上の投稿で指摘した通り、出身階級が学歴と相関するということはつまり、パソコンもスマホもない、下手したらネットもない家の生徒も少なからずいると言うことで、上記の通り学内も含めて、そもそもちゃんとネットを使える環境が国内に敷かれていない側面もある

「パソコン使わないIT担当大臣」系を地で行っている国

何が起こっているかと言うと、「どうせみんな対して使わないから」と言ってインターネット環境導入せず、そして導入されていないから誰も使いたいとも思わない、結果として需要がないので予算が投入されない。そしてまた「誰も使わない」という振り出しに戻っているのである。
いや、"誰も"とは言わないのだが、少なくとも私が学生だった時代は社会的に「誰がネットなんて使うんだ?」的な雰囲気はそこそこあった。「これからはこんな時代が来るかも」というような、将来性に興味がない雰囲気が支配しているのだ。環境問題に熱心なイメージのあるドイツだが、「進歩」や本来の意味での「サステナビリティ」に関心のない社会になった結果、子供たちがその空気の煽りを受ける結果となったと思っている。
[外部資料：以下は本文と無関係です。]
`config.mk`:
```
export PLATFORM = sky130hd
export DESIGN_NAME = axis_dist_ram_fifo
export DESIGN_NICKNAME = d
export VERILOG_FILES = /design/src/verilog/axis_fifo_pkg.sv /design/src/verilog/fifo_write_ctrl.sv /design/src/verilog/dist_ram_store.sv /design/src/verilog/fifo_read_ctrl.sv /design/src/verilog/axis_dist_ram_fifo.sv
export SDC_FILE = /design/constraint.sdc
export NUM_CORES = 1
export LEC_CHECK = 0
export BUFFER_PORTS_ARGS = -buffer_cell sky130_fd_sc_hd__buf_2
export CORE_UTILIZATION = 30
export CTS_BUF_LIST = sky130_fd_sc_hd__clkbuf_4
export DETAILED_ROUTE_END_ITERATION = 10
export PLACE_DENSITY = 0.47
export SYNTH_ARGS = -nofsm -noshare
export SYNTH_HDL_FRONTEND = slang
export SYNTH_SLANG_ARGS = --single-unit
```
`constraint.sdc`:
```
create_clock -name axis_out -period 3.7 [get_ports axis_out]
set_input_delay 0.74 -clock axis_out [delete_from_list [all_inputs] [get_ports axis_out]]
set_output_delay 0.74 -clock axis_out [all_outputs]
set_load 0.03 [all_outputs]
```
`src/verilog/axis_fifo_pkg.sv`:
```
// Shared geometry and stream payload type for the packet FIFO.
// Every RTL and testbench file imports this package.

package axis_fifo_pkg;

    ////////////////////
    // FIFO geometry
    ////////////////////

    // Bytes carried by one stream beat
    localparam int data_bytes = 4;

    // Number of words in the distributed RAM
    localparam int fifo_depth = 16;

    // Pointer width, wraps naturally at fifo_depth
    localparam int ptr_w = $clog2(fifo_depth);

    // Headroom left when the full flag rises
    // Covers the one-cycle lag of the registered flag
    localparam int guard_band = 2;

    // Occupancy at which incoming beats start being discarded
    localparam int full_level = fifo_depth - guard_band;

    ////////////////////
    // Types
    ////////////////////

    // One stream beat as stored in RAM and carried on both ports
    // Field order gives data in the upper bits, last in bit 0
    typedef struct packed {
        // Payload bytes
        logic [data_bytes*8-1:0] data;
        // Byte qualifiers, one per data byte
        logic [data_bytes-1:0]   keep;
        // Final beat of a packet
        logic                    last;
    } axis_beat_t;

    // Read and write pointer into the RAM
    typedef logic [ptr_w-1:0] fifo_ptr_t;

endpackage

```
`src/verilog/fifo_write_ctrl.sv`:
```
// Write side of the packet FIFO: stores or discards each input beat
// and reports discarded beats and damaged packets.

`timescale 1ns/1ps

module fifo_write_ctrl import axis_fifo_pkg::*; (
    input  logic       axis_out,
    input  logic       rst_n,

    // Input stream, no ready so the source is never stalled
    input  logic       in_valid,
    input  axis_beat_t in_beat,

    // Read pointer from the read side, for occupancy
    input  fifo_ptr_t  rd_ptr,

    // RAM write port
    output logic       wr_en,
    output fifo_ptr_t  wr_ptr,
    output axis_beat_t wr_beat,

    // Status pulses
    output logic       beat_dropped,
    output logic       pkt_overflow
);

    ////////////////////
    // Declarations
    ////////////////////

    // Words currently held, wr_ptr minus rd_ptr
    fifo_ptr_t occupancy;

    // Guard-band full flag, registered from occupancy
    logic      full;

    // Beat arriving while full is high
    logic      drop_now;

    // Current packet has lost at least one beat
    logic      pkt_lost;

    ////////////////////
    // Store or discard
    ////////////////////

    // Never more than 15 words held, so the 4-bit difference cannot wrap
    assign occupancy = wr_ptr - rd_ptr;

    // Store decision uses the flag from the previous edge
    assign wr_en    = in_valid & ~full;
    assign drop_now = in_valid & full;

    // Payload goes straight to the RAM data port
    assign wr_beat  = in_beat;

    // Write pointer and full flag
    always_ff @(posedge axis_out or negedge rst_n) begin
        if (!rst_n) begin
            wr_ptr <= '0;
            full   <= 1'b0;
        end else begin
            // Advance only on a stored beat
            if (wr_en) begin
                wr_ptr <= wr_ptr + 1'b1;
            end
            // Pointers before this edge's update set the flag
            full <= (occupancy >= fifo_ptr_t'(full_level));
        end
    end

    ////////////////////
    // Loss reporting
    ////////////////////

    // beat_dropped follows every discarded beat by one cycle
    // pkt_overflow marks the last beat of a damaged packet
    always_ff @(posedge axis_out or negedge rst_n) begin
        if (!rst_n) begin
            beat_dropped <= 1'b0;
            pkt_overflow <= 1'b0;
            pkt_lost     <= 1'b0;
        end else begin
            beat_dropped <= drop_now;
            pkt_overflow <= 1'b0;

            if (in_valid && in_beat.last) begin
                // Packet boundary counts even when the last beat itself is dropped
                pkt_overflow <= pkt_lost | drop_now;
                pkt_lost     <= 1'b0;
            end else if (drop_now) begin
                // Remember the loss until the packet ends
                pkt_lost <= 1'b1;
            end
        end
    end

endmodule

```
`src/verilog/dist_ram_store.sv`:
```
// Word storage of the packet FIFO, mapped to LUT RAM.
// Synchronous write port, asynchronous read port.

`timescale 1ns/1ps

module dist_ram_store import axis_fifo_pkg::*; (
    input  logic       axis_out,

    // Write port from the write controller
    input  logic       wr_en,
    input  fifo_ptr_t  wr_ptr,
    input  axis_beat_t wr_beat,

    // Read port to the read controller
    input  fifo_ptr_t  rd_ptr,
    output axis_beat_t rd_beat
);

    ////////////////////
    // Storage array
    ////////////////////

    // One beat per word, contents undefined after reset
    (* ram_style = "distributed" *) axis_beat_t mem [fifo_depth];

    // Write on the clock edge
    always_ff @(posedge axis_out) begin
        if (wr_en) begin
            mem[wr_ptr] <= wr_beat;
        end
    end

    // Read is combinational, as in a LUT RAM
    // Word at rd_ptr is ready for the output register in the same cycle
    assign rd_beat = mem[rd_ptr];

endmodule

```
`src/verilog/fifo_read_ctrl.sv`:
```
// Read side of the packet FIFO: moves beats from RAM into the
// registered AXI-Stream output stage with valid/ready back-pressure.

`timescale 1ns/1ps

module fifo_read_ctrl import axis_fifo_pkg::*; (
    input  logic       axis_out,
    input  logic       rst_n,

    // Write pointer, for empty detection
    input  fifo_ptr_t  wr_ptr,

    // Word at rd_ptr from the RAM
    input  axis_beat_t rd_beat,
    output fifo_ptr_t  rd_ptr,

    // Output stream
    output logic       out_valid,
    output axis_beat_t out_beat,
    input  logic       out_ready
);

    ////////////////////
    // Declarations
    ////////////////////

    // No words waiting in RAM
    logic empty;

    // Downstream takes the current output beat
    logic consume;

    // Output register takes a new word from RAM
    logic load;

    ////////////////////
    // Control
    ////////////////////

    // Pointers equal means nothing stored
    assign empty   = (rd_ptr == wr_ptr);

    assign consume = out_valid & out_ready;

    // Load when data is present and the register is free or emptying now
    assign load    = ~empty & (~out_valid | out_ready);

    // Valid flag and read pointer
    always_ff @(posedge axis_out or negedge rst_n) begin
        if (!rst_n) begin
            out_valid <= 1'b0;
            rd_ptr    <= '0;
        end else begin
            if (load) begin
                out_valid <= 1'b1;
                // Each load frees one RAM word
                rd_ptr    <= rd_ptr + 1'b1;
            end else if (consume) begin
                // Beat taken and nothing to replace it
                out_valid <= 1'b0;
            end
        end
    end

    ////////////////////
    // Output register
    ////////////////////

    // Beat only changes on a load, so it holds while out_ready is low
    always_ff @(posedge axis_out) begin
        if (load) begin
            out_beat <= rd_beat;
        end
    end

endmodule

```
`src/verilog/axis_dist_ram_fifo.sv`:
```
// Single-clock AXI-Stream packet FIFO in distributed RAM.
// Input has no ready; overflowing beats are dropped and reported.

`timescale 1ns/1ps

module axis_dist_ram_fifo import axis_fifo_pkg::*; (
    input  logic       axis_out,
    input  logic       rst_n,

    // Input stream, never back-pressured
    input  logic       in_valid,
    input  axis_beat_t in_beat,

    // Output stream
    output logic       out_valid,
    output axis_beat_t out_beat,
    input  logic       out_ready,

    // Overflow status pulses
    output logic       beat_dropped,
    output logic       pkt_overflow
);

    ////////////////////
    // Internal wires
    ////////////////////

    // RAM write port
    logic       wr_en;
    fifo_ptr_t  wr_ptr;
    axis_beat_t wr_beat;

    // RAM read port
    fifo_ptr_t  rd_ptr;
    axis_beat_t rd_beat;

    ////////////////////
    // Instances
    ////////////////////

    // Store or discard, full flag and loss reporting
    fifo_write_ctrl u_write_ctrl (
        .axis_out     (axis_out),
        .rst_n        (rst_n),
        .in_valid     (in_valid),
        .in_beat      (in_beat),
        .rd_ptr       (rd_ptr),
        .wr_en        (wr_en),
        .wr_ptr       (wr_ptr),
        .wr_beat      (wr_beat),
        .beat_dropped (beat_dropped),
        .pkt_overflow (pkt_overflow)
    );

    // LUT RAM holding the beats
    dist_ram_store u_ram (
        .axis_out (axis_out),
        .wr_en    (wr_en),
        .wr_ptr   (wr_ptr),
        .wr_beat  (wr_beat),
        .rd_ptr   (rd_ptr),
        .rd_beat  (rd_beat)
    );

    // Registered output stage
    fifo_read_ctrl u_read_ctrl (
        .axis_out  (axis_out),
        .rst_n     (rst_n),
        .wr_ptr    (wr_ptr),
        .rd_beat   (rd_beat),
        .rd_ptr    (rd_ptr),
        .out_valid (out_valid),
        .out_beat  (out_beat),
        .out_ready (out_ready)
    );

endmodule

```
==> results_dict.tcl <==
set metrics [dict create \
    ys.flop_type "edfxtp_1" \
    slew_headroom_pct 52.39 \
    ctsLongestPathBuffers 3 \
    crit_path_cell_trace "dlygate4sd3_1 -> buf_2 -> nor2b_1 -> nand2_1 -> nor2_4 -> buf_12" \
    setup_ws_ns 1.152 \
    finalSetupViolations 0 \
    synth_edf_count 629 \
    finalClockSkew_ns 0.05653 \
    finalSetupTns_ns 0 \
    cts_tree "yes" \
    wl_per_cell_um 22.49 \
    num-fill-cells 7601 \
    path_clk_slew_ns 0.06 \
    rr_worst_depth 5 \
    p_per_area_nw_per_um2 770.9 \
    p_sw_mw 7.434 \
    hold_viol_final 0 \
    vias 12280 \
    grt_pass1_vias 13110 \
    period_share_pct 68.86 \
    fp.dieW_um 287.5 \
    postLayoutCoreUtil_pct 35.53 \
    cp_slowest_stage_delay_ns 0.58 \
    timing.rr.end "u_read_ctrl.out_beat[16]" \
    synthesis.area_sq_um 24460 \
    seq_power_share_pct 43.2 \
    endpoint_kind "flop" \
    nNetsFinal 1463 \
    min_path_cells 1 \
    h-tree-depth 4 \
    yosysWarnings 0 \
    numCtsBuffers 166 \
    layout-drive-gt1-share_pct 31.00 \
    power_frac_clock_pct 27.4 \
    overflow 0 \
    netlist_top_cells_count "edfxtp_1 (629), mux2i_1 (148), a221oi_1 (74), mux4_2 (74), nand2_1 (46)" \
    drt_iter0_markers 582 \
    routabilityCongestion 0.7073 \
    synthDistinctLibCells 32 \
    yosysMostFrequentCell "edfxtp_1" \
    die_h_um 287.5 \
    clkSinkCount 642 \
    async_flop_share_pct 2.025 \
    antenna_found_initial 4 \
    p_leak_nw 9.643 \
    reg2reg_slack_ns 1.18 \
    worstHoldStart "in_beat[33]" \
    peakVddDrop_mv 0.3384 \
    grt_pass1_wl_um 85640 \
    synthesis.nets 1232 \
    synthToLayoutAreaGrowth_pct 17.00 \
    slowest_stage "nor2b_1" \
    criticalPathCategory "in2reg" \
    min_period_ns 2.548 \
    synth.area.top_cells "edfxtp_1 (77%), mux4_2 (6.8%), mux2i_1 (6.1%)" \
    worstSkewPairLatency_ns 0.96 \
    combPwrFrac_pct 29.4 \
    crit_path_max_fanout 14 \
    start_kind "input port" \
    cts-root-buf "clkbuf_4" \
    viasPerCell 4.716 \
    rsz0062_at_grt "false" \
    syn_avg_cell_area_sq_um 20.69 \
    seqCellArea_sq_um 19220 \
    grt_usage_pct 14.46 \
    syn_inst 1182 \
    cts_setup_buffers 0 \
    ant_nets 0 \
    synth-seq-cells 642 \
    status "completed" \
    grt_max_degree 54 \
    final_max_slew_viol_count 0 \
    min_to "u_ram.mem[8][33]" \
    cts-resized-gates 0 \
    dieArea_sq_um 82680 \
    drc 0 \
    hold_buffers 2 \
    hp-class "in2reg" \
    yosysSeqAreaShare_pct 78.55 \
    max_cap_violations 0 \
    worstMarginPinSlew_ns 0.7131 \
    worstPathRequired_ns 4.33 \
    dp_hpwl_um 32070 \
    multiInputGateArea_sq_um 4987 \
    worstPathArrival_ns 3.18 \
    place_worst_setup_slack_ns 0.6612 \
    holdWs_ns 0.1570 \
    wl_um 58570 \
    p_sw_share_pct 33.69 \
    drtPass1Iterations 6 \
    yosysTopAreaCell "edfxtp_1" \
    rows 104 \
    port_buffers 80 \
    io_pins 81 \
    max_freq_ghz 0.3925 \
    p_int_mw 14.63 \
    start_util_pct 30.37 \
    yosysTopAreaCellShare_pct 77.22 \
    design.core.area_sq_um 80550 \
    r2r_start "u_read_ctrl.rd_ptr[2]" \
]
final cells by class:
type / instances / area share (%)
multi-input cells: 470 / 17.43
well taps: 1060 / 4.634
repair buffers: 126 / 3.279
diodes: 2 / 0.01749
flip-flops and latches: 642 / 67.17
clock buffers: 227 / 5.954
inverters: 7 / 0.09181
clock inverters: 70 / 1.430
日本はかなりインフラの整った社会で、これから先新しいものが出てきても「誰も使わない、今あるもので十分」「使っていない人が取り残される」と思わずに積極的に取り入れる試みをしてほしい。さもないとかつて「途上国」と呼ばれていた国々にどんどん技術的に追い抜かれてしまう。私は日本には私の出身国のような惨めな姿にはなってほしくない。
国全体で世界基準の技術の進歩についていけていないと色々とガタが出てくる。その時はあまり意味がなさそうでもインフラ更新は怠らないようにしようね、という呼びかけである。

とはいえ、なんでも他の国と足並み合わせるのはやめた方がよくて、何をどのくらいやっとくかは慎重に選んでほしいところでもある。
これから先、絶妙ななバランス感覚が日本国民と行政には求められる。